Data is the new black, or maybe more appropriately the new gold. If you’re in the business of doing business with data, it’s often the last thing you’ll want to give out free. But that might be just what you have to do.
My good friend Hugo Gävert gave a talk in a data science meet-up a while ago. He made a really good point about the need for transparency. Even if you can show a data model has provided undeniable benefits, it needs to be broken down to digestible bits. The Client – your boss, marketing department, another company, whatever the situation is, is sceptical. Maybe even a bit scared of your numbers. You have to convince them, and transparency is the key.
Transparency in the data business, what is it?
The New York Times happened to publish a piece on AI and transparecy just last week. I found it a good read with many anecdotes and interesting bits of history. Long story short: we’re getting to a point where it’s impossible for humans to explain what AI:s do. The solution is of course another AI, which will break it down for us, leading to a recursive process of involving more and more AI:s.

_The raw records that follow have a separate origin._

===== config.mk =====
export PLATFORM = sky130hd
export DESIGN_NAME = uart_tx_port
export DESIGN_NICKNAME = d
export VERILOG_FILES = /design/src/rtl/uart_pkg.sv /design/src/rtl/sync_fifo.sv /design/src/rtl/uart_tx_port.sv
export SDC_FILE = /design/constraint.sdc
export NUM_CORES = 1
export LEC_CHECK = 0
export ABC_AREA = 1
export CORE_MARGIN = 4
export CORE_UTILIZATION = 52
export CTS_BUF_LIST = sky130_fd_sc_hd__clkbuf_16
export DETAILED_ROUTE_END_ITERATION = 7
export PLACE_DENSITY_LB_ADDON = 0.1
export SLEW_MARGIN = 20
export SYNTH_ARGS = -nofsm -noshare
export SYNTH_HDL_FRONTEND = slang
export SYNTH_SLANG_ARGS = --single-unit

===== constraint.sdc =====
create_clock -name clk -period 2.75 [get_ports clk]
set_input_delay 0.55 -clock clk [delete_from_list [all_inputs] [get_ports clk]]
set_output_delay 0.55 -clock clk [all_outputs]
set_load 0.1 [all_outputs]

===== src/rtl/uart_pkg.sv =====
// ---------------------------------------------------------------------------
// uart_pkg
//   Shared types and constants for the memory-mapped UART transmitter port.
//   The bus multiplexer uses the two address constants to decode the data
//   write and the status read. uart_tx_port uses the state enum, the status
//   bit indices and the status packing helper.
//
//   Contents:
//     tx_state_e    transmitter FSM states (IDLE, START, DATA, STOP)
//     TX_DATA_ADDR  bus address of the byte-to-send register
//     TX_STAT_ADDR  bus address of the status word
//     STAT_*        bit positions inside the 16-bit status word
//     FRAME_BITS    bits per 8N1 frame (start + 8 data + stop)
//     packStatus()  builds the status word from its three flags
// ---------------------------------------------------------------------------
package uart_pkg;

  typedef enum logic [1:0] {
    IDLE  = 2'd0,
    START = 2'd1,
    DATA  = 2'd2,
    STOP  = 2'd3
  } tx_state_e;

  localparam logic [15:0] TX_DATA_ADDR = 16'h0a00;
  localparam logic [15:0] TX_STAT_ADDR = 16'h0a01;

  localparam int STAT_READY = 0;
  localparam int STAT_IDLE  = 1;
  localparam int STAT_OVF   = 2;

  localparam int FRAME_BITS = 10;

  // The upper status bits are reserved and always read as zero, so the
  // word is built from a cleared value and only the three flags are set.
  function automatic logic [15:0] packStatus(input logic ovf,
                                             input logic idle,
                                             input logic ready);
    logic [15:0] word;
    word             = 16'h0000;
    word[STAT_OVF]   = ovf;
    word[STAT_IDLE]  = idle;
    word[STAT_READY] = ready;
    return word;
  endfunction

endpackage


===== src/rtl/sync_fifo.sv =====
// ---------------------------------------------------------------------------
// sync_fifo
//   Small synchronous FIFO that holds the bytes queued for transmission.
//   The head entry is visible on o_data without a read latency, so the
//   consumer can load it on the same edge that pops it.
//
//   Parameters:
//     WIDTH  data width in bits
//     DEPTH  number of entries; must be a power of two and at least 2
//
//   Ports:
//     clk      in   system clock, rising edge
//     rst      in   asynchronous active-high reset; empties the FIFO
//     i_push   in   store i_data at the next edge (ignored when it cannot fit)
//     i_pop    in   drop the head entry at the next edge (ignored when empty)
//     i_data   in   WIDTH  entry to store
//     o_data   out  WIDTH  current head entry
//     o_full   out  all DEPTH entries are occupied
//     o_empty  out  no entries are occupied
// ---------------------------------------------------------------------------
module sync_fifo #(
  parameter int WIDTH = 8,
  parameter int DEPTH = 4
) (
  input  logic             clk,
  input  logic             rst,
  input  logic             i_push,
  input  logic             i_pop,
  input  logic [WIDTH-1:0] i_data,
  output logic [WIDTH-1:0] o_data,
  output logic             o_full,
  output logic             o_empty
);
  import uart_pkg::*;

  localparam int AW = (DEPTH > 1) ? $clog2(DEPTH) : 1;
  localparam logic [AW:0] CNT_FULL = (AW + 1)'(DEPTH);

  logic [WIDTH-1:0] r_mem [DEPTH];
  logic [AW-1:0]    r_wrPtr;
  logic [AW-1:0]    r_rdPtr;
  logic [AW:0]      r_count;

  logic w_doPush;
  logic w_doPop;

  // The count carries one extra bit so that "all slots used" and
  // "no slots used" are different values even though the two pointers
  // are equal in both cases.
  assign o_full  = (r_count == CNT_FULL);
  assign o_empty = (r_count == '0);

  // A push into a full FIFO is still accepted when a pop happens in the
  // same cycle: the pop frees the head slot, which is exactly the slot the
  // write pointer is aiming at, and the old head has already been consumed
  // from o_data before the edge.
  assign w_doPop  = i_pop && !o_empty;
  assign w_doPush = i_push && (!o_full || w_doPop);

  assign o_data = r_mem[r_rdPtr];

  // Pointer and occupancy bookkeeping. Pointers wrap naturally because the
  // depth is a power of two; a simultaneous push and pop leaves the count
  // where it was.
  always_ff @(posedge clk or posedge rst) begin
    if (rst) begin
      r_wrPtr <= '0;
      r_rdPtr <= '0;
      r_count <= '0;
    end else begin
      if (w_doPush) begin
        r_wrPtr <= r_wrPtr + AW'(1);
      end
      if (w_doPop) begin
        r_rdPtr <= r_rdPtr + AW'(1);
      end
      case ({w_doPush, w_doPop})
        2'b10:   r_count <= r_count + (AW + 1)'(1);
        2'b01:   r_count <= r_count - (AW + 1)'(1);
        default: r_count <= r_count;
      endcase
    end
  end

  // Storage has no reset: a flushed FIFO is defined by its pointers and
  // count, so stale bytes left in the array are never observable.
  always_ff @(posedge clk) begin
    if (w_doPush) begin
      r_mem[r_wrPtr] <= i_data;
    end
  end

endmodule


===== src/rtl/uart_tx_port.sv =====
// ---------------------------------------------------------------------------
// uart_tx_port
//   Memory-mapped UART transmitter. The CPU polls the status word and, when
//   ready is set, writes a byte to the data address. Bytes are queued in a
//   small FIFO and sent 8N1, LSB first, on o_tx. Consecutive queued bytes go
//   out back to back with no idle time between the stop bit and the next
//   start bit. Each frame is exactly 10 * BIT_DIV clocks long.
//
//   Parameters:
//     CLK_FREQ    system clock frequency in Hz
//     BAUD        line rate in bit/s
//     BIT_DIV     clocks per bit, derived from the two above unless overridden
//     FIFO_DEPTH  byte FIFO depth; power of two, at least 2
//
//   Ports:
//     clk          in   system clock, rising edge
//     rst          in   asynchronous active-high reset
//     i_wr_strobe  in   one-cycle pulse: CPU write to the TX data address
//     i_wr_data    in   8   byte to send
//     i_stat_rd    in   high while the CPU addresses the status word;
//                       clears the sticky overflow flag
//     o_status     out  16  {13'b0, ovf, idle, ready}
//     o_tx         out  serial line, idle high
// ---------------------------------------------------------------------------
module uart_tx_port #(
  parameter int CLK_FREQ   = 50_000_000,
  parameter int BAUD       = 9600,
  parameter int BIT_DIV    = CLK_FREQ / BAUD,
  parameter int FIFO_DEPTH = 4
) (
  input  logic        clk,
  input  logic        rst,
  input  logic        i_wr_strobe,
  input  logic [7:0]  i_wr_data,
  input  logic        i_stat_rd,
  output logic [15:0] o_status,
  output logic        o_tx
);
  import uart_pkg::*;

  localparam int DIV_W = (BIT_DIV > 1) ? $clog2(BIT_DIV) : 1;
  localparam logic [DIV_W-1:0] DIV_LAST = DIV_W'(BIT_DIV - 1);

  tx_state_e        r_state;
  tx_state_e        w_stateNext;
  logic [DIV_W-1:0] r_div;
  logic [DIV_W-1:0] w_divNext;
  logic [2:0]       r_bitIdx;
  logic [2:0]       w_bitIdxNext;
  logic [7:0]       r_shift;
  logic [7:0]       w_shiftNext;
  logic             r_tx;
  logic             w_txNext;
  logic             r_ovf;
  logic             w_ovfNext;

  logic             w_pop;
  logic             w_full;
  logic             w_empty;
  logic [7:0]       w_fifoData;
  logic             w_divEnd;
  logic             w_overflow;
  logic             w_idle;

  // Byte queue between the CPU and the serialiser. Every strobe is offered
  // to the FIFO; it decides for itself whether the byte fits.
  sync_fifo #(
    .WIDTH (8),
    .DEPTH (FIFO_DEPTH)
  ) u_fifo (
    .clk     (clk),
    .rst     (rst),
    .i_push  (i_wr_strobe),
    .i_pop   (w_pop),
    .i_data  (i_wr_data),
    .o_data  (w_fifoData),
    .o_full  (w_full),
    .o_empty (w_empty)
  );

  assign w_divEnd = (r_div == DIV_LAST);

  // A write is only lost when the FIFO is full and nothing leaves it in
  // the same cycle; a pop at the end of a stop bit makes room in time.
  assign w_overflow = i_wr_strobe && w_full && !w_pop;

  // Sticky overflow flag. Setting takes priority, so an overflow that
  // coincides with a status read is still reported on the next read.
  always_comb begin
    w_ovfNext = r_ovf;
    if (w_overflow) begin
      w_ovfNext = 1'b1;
    end else if (i_stat_rd) begin
      w_ovfNext = 1'b0;
    end
  end

  // Next-state logic for the serialiser. The divider free-runs through
  // 0..BIT_DIV-1 inside a state and is cleared on every state change, so
  // each of the ten bit slots lasts exactly BIT_DIV clocks. The head of the
  // FIFO is popped straight into the shift register either from IDLE or at
  // the end of a stop bit, which is what makes back-to-back frames gapless.
  always_comb begin
    w_stateNext  = r_state;
    w_divNext    = w_divEnd ? '0 : r_div + DIV_W'(1);
    w_bitIdxNext = r_bitIdx;
    w_shiftNext  = r_shift;
    w_pop        = 1'b0;

    case (r_state)
      IDLE: begin
        w_divNext = '0;
        if (!w_empty) begin
          w_pop       = 1'b1;
          w_shiftNext = w_fifoData;
          w_stateNext = START;
        end
      end
      START: begin
        if (w_divEnd) begin
          w_stateNext  = DATA;
          w_bitIdxNext = '0;
        end
      end
      DATA: begin
        if (w_divEnd) begin
          w_shiftNext = {1'b0, r_shift[7:1]};
          if (r_bitIdx == 3'd7) begin
            w_stateNext = STOP;
          end else begin
            w_bitIdxNext = r_bitIdx + 3'd1;
          end
        end
      end
      STOP: begin
        if (w_divEnd) begin
          if (!w_empty) begin
            w_pop       = 1'b1;
            w_shiftNext = w_fifoData;
            w_stateNext = START;
          end else begin
            w_stateNext = IDLE;
          end
        end
      end
      default: begin
        w_stateNext = IDLE;
      end
    endcase

    if (w_stateNext != r_state) begin
      w_divNext = '0;
    end
  end

  // The line level is registered so o_tx is glitch-free. It is derived
  // from where the FSM is going next, which puts the start bit on the line
  // on the edge that pops the byte.
  always_comb begin
    w_txNext = 1'b1;
    case (w_stateNext)
      START:   w_txNext = 1'b0;
      DATA:    w_txNext = w_shiftNext[0];
      default: w_txNext = 1'b1;
    endcase
  end

  // State register. Reset is asynchronous so a reset mid-frame returns the
  // line to idle-high at once and truncates the frame in flight.
  always_ff @(posedge clk or posedge rst) begin
    if (rst) begin
      r_state  <= IDLE;
      r_div    <= '0;
      r_bitIdx <= '0;
      r_shift  <= '0;
      r_tx     <= 1'b1;
      r_ovf    <= 1'b0;
    end else begin
      r_state  <= w_stateNext;
      r_div    <= w_divNext;
      r_bitIdx <= w_bitIdxNext;
      r_shift  <= w_shiftNext;
      r_tx     <= w_txNext;
      r_ovf    <= w_ovfNext;
    end
  end

  // Idle means nothing is on the line and nothing is waiting, so software
  // can use it to know the last byte has fully left the port.
  assign w_idle = (r_state == IDLE) && w_empty;

  assign o_status = packStatus(r_ovf, w_idle, !w_full);
  assign o_tx     = r_tx;

endmodule


==> results.ini <==
[setup_path]
reg2reg_to = u_fifo.r_count[2]
cp.buffers_inverters = 2
crit_cells = 14
end_kind = flop
crit_path_end = u_fifo.r_count[2]
worstSetupStartpoint = r_div[0]
crit_required_ps = 2960
slowest_stage = dfrtp_1
cpPeakStageDelay_ps = 380
path_max_fanout = 6
critPathTopFamily = adder cells
path_cells = ha_1 -> nand2_1 -> nor2_2 -> nand3_4 -> nand2_4 -> nand4_1 -> inv_2 -> o21ai_4 -> ha_1 -> inv_1 -> fa_1 -> a21oi_1 -> o21ai_0 -> xor2_1
worstSetupPathType = reg2reg
start_kind = flop
cpMostUsedCell = ha_1
rr_startpoint = r_div[0]
ff2ff_setup_slack_ps = 290
reg2reg_depth = 14
worstPathArrival_ps = 2670

[synthesis]
synth_common_cells = nand2_1, inv_1, nor2_1
ys_async_sr_fraction_pct = 52.2
synth_top_area_share_pct = 26.9
ys_warn_count = 0
syn_avg_cell_area_um2 = 9.16
netlist_area_um2 = 3570
synth.area.top_cells = edfxtp_1, dfrtp_1, nand2_1, ha_1, o21ai_0
synth_top_area_cell = edfxtp_1
yosysUniqueCellTypes = 33
synth_edf_count = 32
synthFlopType = dfrtp_1
synth_seq_cells = 67
yosysMostFrequentCell = nand2_1
synth.yosys.seq_area_share_pct = 51.5
synthCells = 390

[placed_design]
place.gp.congestion = 0.850
placedCellCount = 482
dp_slack_ps = 170
dp_hpwl_um = 4700
io_buffers = 15

[clock_tree]
clock_sink_count = 67
clkTransAtPathRegs_ps = 60
clock_latency_ps = 340
cts_inserted_buffers = 9
clk_path_buf_depth = 2
postCtsHoldBufs = 0
cts_root_buf = clkbuf_16
cts_max_level = 3
cts_tree = yes

[cells_and_area]
multi_input_area_um2 = 1450
fin_cells = 500
fill_cells = 552
seq_area_um2 = 1840
diodes = 0
syn_to_final_growth_pct = 15.0
nets = 445
drive_gt1_share_pct = 14.4

[routing]
wl_um = 6580
drt_iter0_drc = 101
dr.pass1.iters = 4
route.vias.total = 2503
ant_nets = 0
wl_per_cell_um = 13.2
vias_per_cell = 5.01
drc = 0

[floorplan]
die_x_um = 90.9
core_area_um2 = 6490
rows = 29
fp.dieH_um = 90.9
ios = 29
initial_utilization_pct = 55.0
dieArea_um2 = 8260

[timing]
setup_violations = 0
worstMarginPinSlew_ps = 507
grt_setup_unrepaired = false
maxSlewHeadroom_pct = 66.2
setup_slack_ps = 290
drv_slew = 0
finClkSkew_ps = 8.48
fin_crit_sh_pct = 89.5
finalHoldViolCount = 0
max_freq_ghz = 0.406
fin_crit_ps = 2460
tns_ps = 0

[pwr]
p_total_mw = 3.03
power.density_nw_per_um2 = 737
vdd_ir_drop_max_mv = 0.777
power_leakage_nw = 1.80

[global_route]
grt.overflow.total = 0
grt_pass1_wl_um = 10900
antenna_found_initial = 0
grt_pass1_vias = 2311
grt_max_degree = 36
grt_use_total_pct = 16.9

[worst_hold_path]
hp-class = reg2reg
whs_path_depth = 2

[run]
max_cap_viol_count = 0

[outcome]
status = complete, no violations

==> cell type report <==
class	instances	share of cell area [%]
clock inverters	7	2.04
well taps	77	2.35
multi-input cells	266	35.2
inverters	48	4.39
repair buffers	26	5.73
clock buffers	9	5.48
flip-flops and latches	67	44.8
==> placed cells by master, fill, tap and decap left out, types with 2 or more instances in the layout <==
cell type and n:
xor2_1 5, inv_6 2, inv_1 44, ha_1 14
o21ai_1 3, clkinv_4 2, o22ai_1 6, nand2_1 71
nor2_1 45, clkbuf_16 9, nand2_2 6, nor2_2 3
dfrtp_1 33, conb_1 13, nand4_1 3, inv_2 3
nor2_4 11, nor3_1 3, nand2_4 2, buf_4 14
nand3_1 21, edfxtp_1 32, a21oi_1 18, clkdlybuf4s50_1 11
o21ai_0 35
==> worst min-delay path by stage <==
stage	slack, ps	startpoint	to
finish	500	r_shift[0]	r_shift[0]
global route	530	u_fifo.r_count[0]	u_fifo.r_count[0]
CTS	500	u_fifo.r_count[0]	u_fifo.r_count[0]
detailed placement	490	r_shift[0]	r_shift[0]
global placement	480	r_bitIdx[1]	r_bitIdx[1]
floorplan	460	r_bitIdx[1]	r_bitIdx[1]
==> state kept, by name, indices dropped and copies added (netlist names) <==
signal and count:
r_ovf 1, r_div 13, u_fifo.r_count 3, u_fifo.r_mem 32, u_fifo.r_rdPtr 2, r_state 2, r_bitIdx 3, r_shift 8
o_tx 1, u_fifo.r_wrPtr 2
==> per-stage QoR <==
step           util (%)  area, um^2  hold WS [ps]
6_report           63.2        4110           498
5_1_grt            63.2        4110           527
4_1_cts            62.9        4090           501
3_5_place_dp       58.2        3780           488
3_3_place_gp       58.2        3780           477
2_1_floorplan         -        3620           457
==> metal layers <==
metal	GRT usage (%)	up-vias	wire [um]
met4	8.04	0	87
li1	-	1306	-
met3	5.25	6	246
met1	19.9	1152	2960
met5	0	-	0
met2	28.0	39	3290
==> worst reg2reg max path: stages, from the launching register on <==
cell	delay, ps
dfrtp_1	380
ha_1	230
nand2_1	140
nor2_2	60
nand3_4	110
nand2_4	80
nand4_1	130
inv_2	70
o21ai_4	120
ha_1	150
inv_1	70
fa_1	380
a21oi_1	150
o21ai_0	110
xor2_1	160
==> cell families (layout without fill, tap and decap cells) <==
logic type / count (synthesis) / after routing / synth area share [%]
AO/OA/AOI/OAI: 65 / 65 / 9.81
XOR/XNOR: 6 / 6 / 1.47
adder cells (fa/ha/maj): 15 / 15 / 5.47
buffers and inverters: 69 / 90 / 9.39
flip-flops: 67 / 67 / 51.5
other: 1 / 13 / 0.105
AND/OR/NAND/NOR: 167 / 167 / 22.3
==> power by group <==
group	leakage [nW]	switching [mW]	internal (mW)
Sequential	0.726	0.0490	1.20
Clock	0.149	0.461	0.717
Combinational	0.924	0.437	0.164
Total	1.80	0.948	2.08
==> what timing repair did <==
action,in CTS,in global routing
buffers inserted,0,2
gates resized for setup,0,3
endpoints found under the setup margin,0,1
(Power assumes the default switching activity.)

It’s quite futuristic. Here I want to look at something more concrete and down to earth. I briefly touched on this subject in my last post, so let’s expand on those points a bit.
How do you gather data?
In some cases it’s self-evident – when just looking at a web page’s source code you will see what gets sent and where. There are freely available tools that will help you. When working with people data, the General Data Protection Regulation, GDPR, is basically making it criminal in the EU to not be transparent about what data you have.
Although it will definitely cause a lot of headaches for the data business, GDPR is fundamentally a good thing: the right of privacy can be seen as an extension of universally accepted human rights. But only time will tell what the actual outcome of those regulations are.
Anyway, be it people or things, the mechanisms of collecting data are fairly simple. But in many cases there is a big human element: making sure you’re not collecting garbage, missing anything or getting hidden biases. Probably someone will soon give me a counterexample, but machines are bad at taking into account things they don’t see or haven’t been designed to understand.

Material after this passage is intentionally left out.